THE INPUT:
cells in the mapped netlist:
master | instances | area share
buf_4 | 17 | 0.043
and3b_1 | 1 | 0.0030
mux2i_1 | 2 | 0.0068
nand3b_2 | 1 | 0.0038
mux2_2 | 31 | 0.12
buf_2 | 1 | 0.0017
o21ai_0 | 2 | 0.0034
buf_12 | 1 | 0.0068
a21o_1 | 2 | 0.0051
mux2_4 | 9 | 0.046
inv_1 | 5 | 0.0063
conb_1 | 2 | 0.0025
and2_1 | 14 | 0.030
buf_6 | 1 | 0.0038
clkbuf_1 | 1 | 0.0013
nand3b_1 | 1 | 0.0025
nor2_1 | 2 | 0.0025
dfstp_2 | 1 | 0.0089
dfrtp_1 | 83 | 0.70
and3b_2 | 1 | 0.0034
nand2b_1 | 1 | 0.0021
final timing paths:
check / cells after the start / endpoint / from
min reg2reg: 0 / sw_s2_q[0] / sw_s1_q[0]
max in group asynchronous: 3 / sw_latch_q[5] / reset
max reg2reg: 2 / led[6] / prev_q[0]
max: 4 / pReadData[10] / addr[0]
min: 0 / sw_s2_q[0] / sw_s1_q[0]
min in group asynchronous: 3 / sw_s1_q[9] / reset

HOW TO COMPLETE THIS TASK:
Line by line, please copy the records above exactly.

YOUR RESPONSE:
cells in the mapped netlist:
master | instances | area share
buf_4 | 17 | 0.043
and3b_1 | 1 | 0.0030
mux2i_1 | 2 | 0.0068
nand3b_2 | 1 | 0.0038
mux2_2 | 31 | 0.12
buf_2 | 1 | 0.0017
o21ai_0 | 2 | 0.0034
buf_12 | 1 | 0.0068
a21o_1 | 2 | 0.0051
mux2_4 | 9 | 0.046
inv_1 | 5 | 0.0063
conb_1 | 2 | 0.0025
and2_1 | 14 | 0.030
buf_6 | 1 | 0.0038
clkbuf_1 | 1 | 0.0013
nand3b_1 | 1 | 0.0025
nor2_1 | 2 | 0.0025
dfstp_2 | 1 | 0.0089
dfrtp_1 | 83 | 0.70
and3b_2 | 1 | 0.0034
nand2b_1 | 1 | 0.0021
final timing paths:
check / cells after the start / endpoint / from
min reg2reg: 0 / sw_s2_q[0] / sw_s1_q[0]
max in group asynchronous: 3 / sw_latch_q[5] / reset
max reg2reg: 2 / led[6] / prev_q[0]
max: 4 / pReadData[10] / addr[0]
min: 0 / sw_s2_q[0] / sw_s1_q[0]
min in group asynchronous: 3 / sw_s1_q[9] / reset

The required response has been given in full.